----- Extracted material -----
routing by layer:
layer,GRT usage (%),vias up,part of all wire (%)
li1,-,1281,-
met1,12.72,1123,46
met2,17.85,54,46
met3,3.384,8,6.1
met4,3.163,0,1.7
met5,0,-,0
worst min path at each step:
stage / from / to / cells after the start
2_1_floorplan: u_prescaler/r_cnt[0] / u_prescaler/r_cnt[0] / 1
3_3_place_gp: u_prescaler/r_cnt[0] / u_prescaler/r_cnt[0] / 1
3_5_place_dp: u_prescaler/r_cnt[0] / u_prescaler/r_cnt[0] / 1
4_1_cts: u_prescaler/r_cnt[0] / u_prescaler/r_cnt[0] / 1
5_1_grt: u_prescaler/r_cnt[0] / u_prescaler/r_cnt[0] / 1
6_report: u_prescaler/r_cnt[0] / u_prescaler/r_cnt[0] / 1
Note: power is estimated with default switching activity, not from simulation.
**config.mk**
```make
export PLATFORM = sky130hd
export DESIGN_NAME = dccm_arbiter
export DESIGN_NICKNAME = d
export VERILOG_FILES = /design/src/rtl/dccm_pkg.sv /design/src/rtl/dccm_prio_sel.sv /design/src/rtl/dccm_arbiter.sv
export SDC_FILE = /design/constraint.sdc
export NUM_CORES = 1
export LEC_CHECK = 0
export CORE_AREA = 5 5 126 128
export CTS_BUF_LIST = sky130_fd_sc_hd__clkbuf_4 sky130_fd_sc_hd__clkbuf_8
export DETAILED_ROUTE_END_ITERATION = 12
export DIE_AREA = 0 0 131 133
export DONT_BUFFER_PORTS = 1
export MAX_ROUTING_LAYER = met4
export PLACE_DENSITY = 0.3
export SETUP_SLACK_MARGIN = 0.4
export SYNTH_ARGS = -nofsm -noshare
export SYNTH_HDL_FRONTEND = slang
export SYNTH_SLANG_ARGS = --single-unit
```
**constraint.sdc**
```tcl
create_clock -name clk -period 4.6 [get_ports clk]
set_input_delay 0 -clock clk [delete_from_list [all_inputs] [get_ports clk]]
set_output_delay 0 -clock clk [all_outputs]
set_load 0.1 [all_outputs]
```
`src/rtl/vram_arbiter_pkg.sv`:
```
// -----------------------------------------------------------------------------
// vram_arbiter_pkg
// Shared video-subsystem definitions for the VRAM arbiter: the arbiter FSM
// state encoding and the encoding of which requester owns the memory.
// No ports (package).
// -----------------------------------------------------------------------------
package vram_arbiter_pkg;

    typedef enum logic [1:0] {
        IDLE   = 2'd0,
        ACCESS = 2'd1,
        DONE   = 2'd2
    } arb_state_e;

    typedef enum logic {
        OWN_VID = 1'b0,
        OWN_CPU = 1'b1
    } arb_owner_e;

endpackage

```
`src/rtl/vram_arbiter_if.sv`:
```
// -----------------------------------------------------------------------------
// vram_arbiter_if
// Bundles the three sides of the VRAM arbiter: the CPU req/complete port, the
// CRT fetch port (vram_cs/VAD/VDI/vram_complete) and the external SRAM pins.
// Modports:
//   slave  - the arbiter: takes requests and mem_din, drives data/complete/SRAM
//   master - the environment: CPU, CRT controller and SRAM
// -----------------------------------------------------------------------------
interface vram_arbiter_if;

    // CPU side
    logic        cpu_req;
    logic        cpu_rw;        // 1 = read, 0 = write
    logic [15:0] cpu_addr;
    logic [7:0]  cpu_di;
    logic [7:0]  cpu_do;
    logic        cpu_complete;

    // CRT character fetch side
    logic        vid_req;
    logic [15:0] vid_addr;
    logic [7:0]  vid_data;
    logic        vid_complete;

    // External SRAM pins
    logic [15:0] mem_addr;
    logic [7:0]  mem_dout;
    logic [7:0]  mem_din;
    logic        mem_ce;
    logic        mem_we;

    modport slave (
        input  cpu_req, cpu_rw, cpu_addr, cpu_di,
        output cpu_do, cpu_complete,
        input  vid_req, vid_addr,
        output vid_data, vid_complete,
        output mem_addr, mem_dout, mem_ce, mem_we,
        input  mem_din
    );

    modport master (
        output cpu_req, cpu_rw, cpu_addr, cpu_di,
        input  cpu_do, cpu_complete,
        output vid_req, vid_addr,
        input  vid_data, vid_complete,
        input  mem_addr, mem_dout, mem_ce, mem_we,
        output mem_din
    );

endinterface

```
`src/rtl/vram_arbiter.sv`:
```
// -----------------------------------------------------------------------------
// vram_arbiter
// Shares the single-port video SRAM between the CPU and the CRT character
// fetcher. Video has fixed priority; after STARVE_LIMIT consecutive video
// grants made while the CPU was waiting, the CPU wins the next arbitration.
// Each access holds the SRAM for WAIT_STATES+1 cycles, followed by a one-cycle
// completion pulse to the owner.
// Ports:
//   clk - system clock
//   rst - asynchronous, active-high reset
//   bus - vram_arbiter_if.slave: CPU port, video port and SRAM pins
// -----------------------------------------------------------------------------
module vram_arbiter
    import vram_arbiter_pkg::*;
#(
    parameter int WAIT_STATES  = 1,   // 0..7
    parameter int STARVE_LIMIT = 4    // 1..15
) (
    input  logic          clk,
    input  logic          rst,
    vram_arbiter_if.slave bus
);

    localparam logic [2:0] WAIT_LAST  = 3'(WAIT_STATES);
    localparam logic [3:0] STARVE_MAX = 4'(STARVE_LIMIT);

    arb_state_e  state_q,    state_d;
    arb_owner_e  owner_q,    owner_d;
    logic [15:0] addr_q,     addr_d;
    logic [7:0]  wdata_q,    wdata_d;
    logic        write_q,    write_d;
    logic [2:0]  wait_q,     wait_d;
    logic [3:0]  starve_q,   starve_d;
    logic [7:0]  cpu_do_q,   cpu_do_d;
    logic [7:0]  vid_data_q, vid_data_d;

    // NOTE: state registers use non-blocking assignments so every flop samples
    // the pre-edge value of the others, independent of process ordering.
    always_ff @(posedge clk or posedge rst) begin
        if (rst) begin
            state_q    <= IDLE;
            owner_q    <= OWN_VID;
            addr_q     <= '0;
            wdata_q    <= '0;
            write_q    <= 1'b0;
            wait_q     <= '0;
            starve_q   <= '0;
            cpu_do_q   <= '0;
            vid_data_q <= '0;
        end else begin
            state_q    <= state_d;
            owner_q    <= owner_d;
            addr_q     <= addr_d;
            wdata_q    <= wdata_d;
            write_q    <= write_d;
            wait_q     <= wait_d;
            starve_q   <= starve_d;
            cpu_do_q   <= cpu_do_d;
            vid_data_q <= vid_data_d;
        end
    end

    // NOTE: every next-state signal defaults to its current value before the
    // case statement, so no path leaves one unassigned and no latch is inferred.
    always_comb begin
        state_d    = state_q;
        owner_d    = owner_q;
        addr_d     = addr_q;
        wdata_d    = wdata_q;
        write_d    = write_q;
        wait_d     = wait_q;
        starve_d   = starve_q;
        cpu_do_d   = cpu_do_q;
        vid_data_d = vid_data_q;

        unique case (state_q)
            IDLE: begin
                if (bus.cpu_req || bus.vid_req) begin
                    state_d = ACCESS;
                    wait_d  = '0;
                    // CPU only beats a pending video fetch once it has been
                    // passed over STARVE_LIMIT times in a row.
                    if (bus.cpu_req && (!bus.vid_req || starve_q == STARVE_MAX)) begin
                        owner_d  = OWN_CPU;
                        addr_d   = bus.cpu_addr;
                        write_d  = !bus.cpu_rw;
                        wdata_d  = bus.cpu_di;
                        starve_d = '0;
                    end else begin
                        owner_d = OWN_VID;
                        addr_d  = bus.vid_addr;
                        write_d = 1'b0;
                        wdata_d = '0;
                        if (bus.cpu_req && starve_q != STARVE_MAX) begin
                            starve_d = starve_q + 4'd1;
                        end
                    end
                end
            end

            ACCESS: begin
                if (wait_q == WAIT_LAST) begin
                    state_d = DONE;
                    // Read data is captured on the last memory cycle so it is
                    // already on the owner's data port during the DONE pulse.
                    if (!write_q) begin
                        if (owner_q == OWN_CPU) cpu_do_d   = bus.mem_din;
                        else                    vid_data_d = bus.mem_din;
                    end
                end else begin
                    wait_d = wait_q + 3'd1;
                end
            end

            DONE: state_d = IDLE;

            default: state_d = IDLE;
        endcase
    end

    // Memory pins decode straight from registered state, so an asynchronous
    // reset drops mem_ce/mem_we immediately.
    assign bus.mem_ce       = (state_q == ACCESS);
    assign bus.mem_we       = bus.mem_ce && write_q;
    assign bus.mem_addr     = bus.mem_ce ? addr_q  : '0;
    assign bus.mem_dout     = bus.mem_we ? wdata_q : '0;

    assign bus.cpu_complete = (state_q == DONE) && (owner_q == OWN_CPU);
    assign bus.vid_complete = (state_q == DONE) && (owner_q == OWN_VID);
    assign bus.cpu_do       = cpu_do_q;
    assign bus.vid_data     = vid_data_q;

endmodule

```
`src/flat_wrapper.sv`:
```
// flat-port wrapper written by rule: the top's interface ports become plain ports
module vram_arbiter_flat import vram_arbiter_pkg::*;
#(
    parameter int WAIT_STATES  = 1,          
    parameter int STARVE_LIMIT = 4            
)
  (clk, rst, bus_cpu_req, bus_cpu_rw, bus_cpu_addr, bus_cpu_di, bus_cpu_do, bus_cpu_complete, bus_vid_req, bus_vid_addr, bus_vid_data, bus_vid_complete, bus_mem_addr, bus_mem_dout, bus_mem_ce, bus_mem_we, bus_mem_din);
  vram_arbiter_if bus_i ();
  input  logic clk;
  input  logic rst;
  input wire logic [$bits(bus_i.cpu_req)-1:0] bus_cpu_req;
  input wire logic [$bits(bus_i.cpu_rw)-1:0] bus_cpu_rw;
  input wire logic [$bits(bus_i.cpu_addr)-1:0] bus_cpu_addr;
  input wire logic [$bits(bus_i.cpu_di)-1:0] bus_cpu_di;
  output wire logic [$bits(bus_i.cpu_do)-1:0] bus_cpu_do;
  output wire logic [$bits(bus_i.cpu_complete)-1:0] bus_cpu_complete;
  input wire logic [$bits(bus_i.vid_req)-1:0] bus_vid_req;
  input wire logic [$bits(bus_i.vid_addr)-1:0] bus_vid_addr;
  output wire logic [$bits(bus_i.vid_data)-1:0] bus_vid_data;
  output wire logic [$bits(bus_i.vid_complete)-1:0] bus_vid_complete;
  output wire logic [$bits(bus_i.mem_addr)-1:0] bus_mem_addr;
  output wire logic [$bits(bus_i.mem_dout)-1:0] bus_mem_dout;
  output wire logic [$bits(bus_i.mem_ce)-1:0] bus_mem_ce;
  output wire logic [$bits(bus_i.mem_we)-1:0] bus_mem_we;
  input wire logic [$bits(bus_i.mem_din)-1:0] bus_mem_din;
  assign bus_i.cpu_req = bus_cpu_req;
  assign bus_i.cpu_rw = bus_cpu_rw;
  assign bus_i.cpu_addr = bus_cpu_addr;
  assign bus_i.cpu_di = bus_cpu_di;
  assign bus_cpu_do = bus_i.cpu_do;
  assign bus_cpu_complete = bus_i.cpu_complete;
  assign bus_i.vid_req = bus_vid_req;
  assign bus_i.vid_addr = bus_vid_addr;
  assign bus_vid_data = bus_i.vid_data;
  assign bus_vid_complete = bus_i.vid_complete;
  assign bus_mem_addr = bus_i.mem_addr;
  assign bus_mem_dout = bus_i.mem_dout;
  assign bus_mem_ce = bus_i.mem_ce;
  assign bus_mem_we = bus_i.mem_we;
  assign bus_i.mem_din = bus_mem_din;
  vram_arbiter #(.WAIT_STATES(WAIT_STATES), .STARVE_LIMIT(STARVE_LIMIT)) u_core (.clk(clk), .rst(rst), .bus(bus_i));
endmodule
```
$ cat config.mk
export PLATFORM = sky130hd
export DESIGN_NAME = paridade_tx
export DESIGN_NICKNAME = d
export VERILOG_FILES = /design/src/rtl/paridade_pkg.sv /design/src/rtl/paridade_baud_gen.sv /design/src/rtl/paridade_tx.sv
export SDC_FILE = /design/constraint.sdc
export NUM_CORES = 1
export LEC_CHECK = 0
export ABC_AREA = 1
export BUFFER_PORTS_ARGS = -buffer_cell sky130_fd_sc_hd__buf_2
export CORE_ASPECT_RATIO = 0.75
export CORE_UTILIZATION = 55
export CTS_CLUSTER_SIZE = 14
export DETAILED_ROUTE_END_ITERATION = 10
export PLACE_DENSITY_LB_ADDON = 0.08
export SETUP_SLACK_MARGIN = 0.02
export SLEW_MARGIN = 30
export SYNTH_ARGS = -nofsm -noshare
export SYNTH_HDL_FRONTEND = slang
export SYNTH_HIERARCHICAL = 1
export SYNTH_SLANG_ARGS = --single-unit
$ cat constraint.sdc
create_clock -name clk -period 1.9 [get_ports clk]
set_input_delay 0.38 -clock clk [delete_from_list [all_inputs] [get_ports clk]]
set_output_delay 0.38 -clock clk [all_outputs]
set_load 0.05 [all_outputs]
**src/rtl/somador_pkg.sv**
```systemverilog
// Shared definitions for the bit-serial 8-bit adder: datapath width,
// bit-counter width and the sequencer state encoding.
package somador_pkg;

  // Operand / result width.
  localparam int unsigned WIDTH = 8;

  // Width of the bit counter that walks over the operand bits.
  localparam int unsigned CNT_W = 3;

  // Counter value at which the final (MSB) bit is processed.
  localparam logic [CNT_W-1:0] LAST_BIT = 3'd7;

  // Sequencer states: waiting, shifting bits through the adder cell,
  // and the single result-valid cycle.
  typedef enum logic [1:0] {
    IDLE  = 2'd0,
    SHIFT = 2'd1,
    DONE  = 2'd2
  } state_t;

  // True when the counter points at the last bit of the operands.
  function automatic logic is_last_bit(input logic [CNT_W-1:0] cnt);
    return (cnt == LAST_BIT);
  endfunction

endpackage

```
**src/rtl/somador_completo.sv**
```systemverilog
// One-bit combinational full adder. The serial adder instantiates a single
// copy and reuses it for every bit position, LSB first.
module somador_completo (
  input  logic A,
  input  logic B,
  input  logic C_in,
  output logic S,
  output logic C_out
);

  // Sum and carry of one bit position.
  always_comb begin
    S     = A ^ B ^ C_in;
    C_out = (A & B) | (A & C_in) | (B & C_in);
  end

endmodule

```
**src/rtl/somador_serial_8bits.sv**
```systemverilog
// Bit-serial 8-bit adder: {C_out,S} = A + B + C_in computed over eight
// cycles with one full-adder cell, LSB first, under a start/done handshake.
//
// Handshake: a request is accepted on a rising edge where start=1 and
// busy=0 (state IDLE or DONE); A, B and C_in are sampled only at that edge.
// busy stays high while bits are being processed and requests seen then are
// dropped. done is a one-cycle pulse during which S/C_out (and V) are new;
// they hold until the next completion.
//
// Optional feature: define SOMADOR_SERIAL_OVF_EN to add the signed overflow
// output V (carry into bit 7 XOR carry out of bit 7), registered with S.
//
// The sequencer state is kept in state_q for observation by checkers.
module somador_serial_8bits
  import somador_pkg::*;
(
  input  logic             clk,
  input  logic             rst_n,
  input  logic [WIDTH-1:0] A,
  input  logic [WIDTH-1:0] B,
  input  logic             C_in,
  input  logic             start,
  output logic [WIDTH-1:0] S,
  output logic             C_out,
  output logic             busy,
  output logic             done
`ifdef SOMADOR_SERIAL_OVF_EN
  ,
  output logic             V
`endif
);

  // Sequencer state.
  state_t state_q, state_d;

  // Bit counter and carry flop.
  logic [CNT_W-1:0] cnt_q, cnt_d;
  logic             carry_q, carry_d;

  // Operand shift registers and the sum accumulator (fills from the MSB).
  logic [WIDTH-1:0] opa_q, opa_d;
  logic [WIDTH-1:0] opb_q, opb_d;
  logic [WIDTH-1:0] acc_q, acc_d;

  // Result registers, updated only on completion.
  logic [WIDTH-1:0] s_q, s_d;
  logic             cout_q, cout_d;

`ifdef SOMADOR_SERIAL_OVF_EN
  logic             v_q, v_d;
`endif

  // Full-adder cell outputs for the bit currently being processed.
  logic fa_s;
  logic fa_cout;

  // A new request can be taken whenever no addition is in flight.
  logic accept;
  // The bit being processed this cycle is the MSB.
  logic last_bit;

  assign accept   = start && (state_q != SHIFT);
  assign last_bit = (state_q == SHIFT) && is_last_bit(cnt_q);

  somador_completo u_fa (
    .A     (opa_q[0]),
    .B     (opb_q[0]),
    .C_in  (carry_q),
    .S     (fa_s),
    .C_out (fa_cout)
  );

  // Next-state logic: IDLE/DONE start a new addition on request, SHIFT runs
  // until the last bit and then raises done for exactly one cycle.
  always_comb begin
    state_d = state_q;
    case (state_q)
      IDLE: begin
        if (accept) begin
          state_d = SHIFT;
        end
      end
      SHIFT: begin
        if (last_bit) begin
          state_d = DONE;
        end
      end
      DONE: begin
        if (accept) begin
          state_d = SHIFT;
        end else begin
          state_d = IDLE;
        end
      end
      default: begin
        state_d = IDLE;
      end
    endcase
  end

  // Datapath next values: load operands on accept, shift one bit per cycle
  // in SHIFT, and publish the result when the last bit is processed.
  always_comb begin
    cnt_d   = cnt_q;
    carry_d = carry_q;
    opa_d   = opa_q;
    opb_d   = opb_q;
    acc_d   = acc_q;
    s_d     = s_q;
    cout_d  = cout_q;
`ifdef SOMADOR_SERIAL_OVF_EN
    v_d     = v_q;
`endif

    if (accept) begin
      opa_d   = A;
      opb_d   = B;
      carry_d = C_in;
      cnt_d   = '0;
      acc_d   = '0;
    end else if (state_q == SHIFT) begin
      acc_d   = {fa_s, acc_q[WIDTH-1:1]};
      opa_d   = {1'b0, opa_q[WIDTH-1:1]};
      opb_d   = {1'b0, opb_q[WIDTH-1:1]};
      carry_d = fa_cout;
      cnt_d   = cnt_q + 3'd1;
      if (last_bit) begin
        s_d    = {fa_s, acc_q[WIDTH-1:1]};
        cout_d = fa_cout;
`ifdef SOMADOR_SERIAL_OVF_EN
        // carry_q is still the carry into bit 7 during the last bit.
        v_d    = carry_q ^ fa_cout;
`endif
      end
    end
  end

  // Sequencer state register.
  always_ff @(posedge clk or negedge rst_n) begin
    if (!rst_n) begin
      state_q <= IDLE;
    end else begin
      state_q <= state_d;
    end
  end

  // Datapath and result registers; reset aborts any addition in flight.
  always_ff @(posedge clk or negedge rst_n) begin
    if (!rst_n) begin
      cnt_q   <= '0;
      carry_q <= 1'b0;
      opa_q   <= '0;
      opb_q   <= '0;
      acc_q   <= '0;
      s_q     <= '0;
      cout_q  <= 1'b0;
    end else begin
      cnt_q   <= cnt_d;
      carry_q <= carry_d;
      opa_q   <= opa_d;
      opb_q   <= opb_d;
      acc_q   <= acc_d;
      s_q     <= s_d;
      cout_q  <= cout_d;
    end
  end

`ifdef SOMADOR_SERIAL_OVF_EN
  // Overflow flag, registered alongside the sum.
  always_ff @(posedge clk or negedge rst_n) begin
    if (!rst_n) begin
      v_q <= 1'b0;
    end else begin
      v_q <= v_d;
    end
  end

  assign V = v_q;
`endif

  assign S     = s_q;
  assign C_out = cout_q;
  assign busy  = (state_q == SHIFT);
  assign done  = (state_q == DONE);

endmodule

```
**config.mk**
```make
export PLATFORM = sky130hd
export DESIGN_NAME = somador_serial_8bits
export DESIGN_NICKNAME = d
export VERILOG_FILES = /design/src/rtl/somador_pkg.sv /design/src/rtl/somador_completo.sv /design/src/rtl/somador_serial_8bits.sv
export SDC_FILE = /design/constraint.sdc
export NUM_CORES = 1
export LEC_CHECK = 0
export CORE_MARGIN = 5
export CORE_UTILIZATION = 40
export CTS_CLUSTER_SIZE = 20
export DETAILED_ROUTE_END_ITERATION = 8
export GPL_ROUTABILITY_DRIVEN = 0
export PLACE_DENSITY = 0.69
export SYNTH_ARGS = -nofsm -noshare
export SYNTH_HDL_FRONTEND = slang
export SYNTH_HIERARCHICAL = 1
export SYNTH_SLANG_ARGS = --single-unit
```
**constraint.sdc**
```tcl
create_clock -name clk -period 4.3 [get_ports clk]
set_input_delay 0.645 -clock clk [delete_from_list [all_inputs] [get_ports clk]]
set_output_delay 0.645 -clock clk [all_outputs]
set_load 0.01 [all_outputs]
```
==> results of run 1 <==
per-layer routing:
metal,vias up,share of wire [%]
met3,6,5.6
met4,0,1.6
li1,468,-
met2,26,47
met5,-,0
met1,520,46
cell type report:
type	count	area, µm²	area share [%]
Clock buffer	7	76.3	3.46
Tap cell	52	65.1	2.95
Inverter	3	11.3	0.510
Multi-Input combinational cell	70	764	34.6
Sequential cell	38	951	43.1
Timing Repair Buffer	32	310	14.1
Clock inverter	1	30.0	1.36
state kept, by name, summed over array words and instances, names as in the netlist:
| signal | count |
|---|---|
| state_q | 2 |
| acc_q | 7 |
| opb_q | 8 |
| cnt_q | 3 |
| carry_q | 1 |
| S | 8 |
| opa_q | 8 |
| C_out | 1 |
-----
• **Directions for this task**:
Look through the entries above and say how many lines hold the word "with", giving the number alone.

• **Exercise result**:
3